We continue our Dog Food Ingredients A to Z series with the letter “S”. Today’s ingredient is Selenium.

 

What is Selenium?

Selenium is a trace mineral that our bodies use to produce glutathione peroxidase, an enzyme that serves as a natural antioxidant.

 

Common names for Selenium

The most common name variations include high-selenium yeast, selenized yeast, chelated selenium.  Synthetic selenium, which is inferior to natural selenium, is called sodium selenate or sodium selenite.

 

Why is Selenium included in dog food?

Selenium is added to dog food because of its antioxidant properties and its crucial role in supporting normal pancreatic , fat absorption, and thyroid function.

 

Is Selenium a commonly used ingredient in dog food?

Selenium in some form is in about 5% of dog foods.

 

Common benefits or risks of Selenium

Selenium helps to improve joint skin and coat health.

 

Research suggests that increased intake of selenium is tied to a reduced risk of cancer. The watershed study on selenium and cancer in people was a double-blind intervention trial at the University of Arizona Cancer Center1.

 

Animal studies suggest similar benefits.  Nearly 200 animal studies have been conducted to evaluate the effects of selenium levels on cancer.

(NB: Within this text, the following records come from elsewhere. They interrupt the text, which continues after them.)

// softmax_4
module softmax_4 (
    input wire clk,
    input wire reset,
    input wire start,
    input wire [15:0] in0, in1, in2, in3,     
    output reg [7:0] out0, out1, out2, out3, 
    output reg done
);
Size in the first run: roughly 12,000 cells after synthesis, ~130 flip-flops, roughly 99,000 sq um of cells after synthesis.
make LEC_CHECK=0 CAP_MARGIN=25 CELL_PAD_IN_SITES_GLOBAL_PLACEMENT=1 CORE_ASPECT_RATIO=1.8 CORE_MARGIN=2 CORE_UTILIZATION=63 GPL_TIMING_DRIVEN=1 MAX_ROUTING_LAYER=met4 MIN_ROUTING_LAYER=met1 PLACE_DENSITY=0.36 SLEW_MARGIN=30 finish   # period 53.5 ns
run.sh (not shown) runs the stock make flow with config.mk's settings and CLKGATE_MAP_FILE=.
The baseline finished but fails on negative setup slack.
Change:
- CAP_MARGIN: 25 -> 20
- CELL_PAD_IN_SITES_GLOBAL_PLACEMENT: 1 -> not set
- CORE_ASPECT_RATIO: 1.8 -> not set
- CORE_UTILIZATION: 63 -> 70
- GPL_TIMING_DRIVEN: 1 -> not set
- MAX_ROUTING_LAYER: met4 -> not set
- MIN_ROUTING_LAYER: met1 -> not set
- PLACE_DENSITY: 0.36 -> not set
- SLEW_MARGIN: 30 -> 20
- clock period: 53.5 -> 46.3 ns (I/O delays scaled with it)
After rerunning: With this change the flow failed in clock tree synthesis, error DPL-0033; synthesized cell count does not change; synthesized area does not change; die size falls by 10%.
Change:
- CORE_UTILIZATION: 70 -> 40
- clock period: 46.3 -> 60.0 ns (I/O delays scaled with it)
Now the flow went through all stages and came out clean.
Synthesized cell count does not change.
Die area grows by 74%.
Area after synthesis is unchanged.
Change:
- CORE_ASPECT_RATIO: not set -> 0.5
- CORE_UTILIZATION: 40 -> 25
- CTS_CLUSTER_DIAMETER: not set -> 372
- CTS_CLUSTER_SIZE: not set -> 98
- TNS_END_PERCENT: not set -> 20
Outcome:
- The changed run finished with timing, DRC and antenna clean
- worst hold slack is worse by 0.013 ns
- power went up by 2.9%
- non-clock buffer count went up by 143
- routed wire length went up by 8.6%
- maximum frequency hardly moves
- die size went up by 60%
- clock-buffer cell count went down by 1
- synthesized cell count does not change
- clock power went up by about 9%
- first-iteration DRC count went down by 4.1%
- critical path depth went down by 7

---

alpha:
softmax_4 again, from the RTL that the note above started with.
clock: 73.5 ns
lec_check: 0
cap_margin: 25
cell_pad_in_sites_global_placement: 1
core_aspect_ratio: 1.8
core_margin: 6
core_utilization: 57
cts_cluster_diameter: 397
cts_cluster_size: 100
gpl_timing_driven: 1
max_routing_layer: met4
min_routing_layer: met1
place_density_lb_addon: 0.29
slew_margin: 5
tns_end_percent: 10
alpha went all the way through synthesis, placement and routing and the layout is clean on timing, DRC and antenna.
Input-level comparison between beta and alpha:
- a change of CORE_MARGIN from 6 to 8
- a change of PLACE_DENSITY_LB_ADDON from 0.29 to 0.24
- a change of CORE_UTILIZATION from 57 to 48
--- outcome ---
- Number of global-route vias before repair of alpha is on par with beta.
- beta vs. alpha: number of stages on the worst setup path went down by 2.5%.
- Overall chip area, beta vs alpha: up by more than 10%
The inputs of gamma differ from those of beta as listed below.
- CORE_UTILIZATION changed from 48 to 36
- GPL_TIMING_DRIVEN changed from 1 to 0
- CTS_CLUSTER_SIZE removed (was 100)
- ABC_AREA newly set to 0
- CORE_MARGIN changed from 8 to 3
- CTS_CLUSTER_DIAMETER removed (was 397)
- CORE_ASPECT_RATIO changed from 1.8 to 0.54
- CAP_MARGIN changed from 25 to 40
- MIN_ROUTING_LAYER changed from met1 to met2
- TNS_END_PERCENT changed from 10 to 5
- the clock period (ns, I/O delays scaled along) changed from 73.5 to 97.2
[summary]
Higher critical path depth goes to gamma over beta. [compare] base=beta new=gamma: part of the cycle the worst path needs shows a reduction of 5.2 points; combinational cell fraction of total power went up 0.3 points; worst hold slack went down 43 ps; detailed-route via count grew by 40600; tally of filler cells in the layout now larger. Internal power component in gamma is 500 uW below beta. In gamma, sum of met3 wire segment lengths after detailed routing is higher than in beta. For the required time of the critical path, gamma came in 23730 ps higher than beta did.
Here is what was changed in the inputs of delta compared with gamma.
- GPL_TIMING_DRIVEN removed (was 0)
- CAP_MARGIN changed from 40 to 20
- CORE_MARGIN changed from 3 to 2
- PLACE_DENSITY_LB_ADDON removed (was 0.24)
- TNS_END_PERCENT removed (was 5)
- CELL_PAD_IN_SITES_GLOBAL_PLACEMENT removed (was 1)
- ABC_AREA removed (was 0)
- CORE_UTILIZATION changed from 36 to 66
- MIN_ROUTING_LAYER removed (was met2)
- SLEW_MARGIN changed from 5 to 20
- MAX_ROUTING_LAYER removed (was met4)
- CORE_ASPECT_RATIO removed (was 0.54)
- the clock period (ns, I/O delays scaled along) changed from 97.2 to 19.9
Findings:
Going from gamma to delta, number of setup buffers added after CTS grows by 568. Post-synthesis simple-gate area fraction came out exactly the same in gamma and delta. Relative to gamma, the routability congestion estimate measured on delta has increased slightly. Lower quantity of gates resized following cts was reported by gamma, not delta. From delta to gamma, share of synthesized area occupied by flip-flops and latches did not move at all. delta terminated abnormally: global routing reported GRT-0116. Changes observed in delta relative to gamma: vertical die dimension barely changed; area of the chip dropped 130000 um^2; post-detailed-placement half-perimeter wirelength climbed 1.5%.
No activity file was given, so power comes from the tool's default toggle rates.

Of these studies, two-thirds have found that high levels of selenium reduced the development of tumors at least moderately (by 15 to 35% compared to controls) and in most cases very significantly (more than 35%). Only in a very few cases was selenium found not to be effective 2.

 

Very high selenium dosages in people are known to cause selenium toxicity, which presents with depression, nervousness, emotional instability, nausea, vomiting, and in some causes loss of hair and nails.  Like almost all things, you can get too much of a good thing.

 

Miscellaneous facts about Selenium

Look for natural selenium, not synthetic versions like sodium selenite or sodium selenate, which are less effective and might even be harmful to the body. (This holds true for most vitamins and minerals: natural versions are far superior and effective than synthetic versions. We will be writing more on this topic in future posts.)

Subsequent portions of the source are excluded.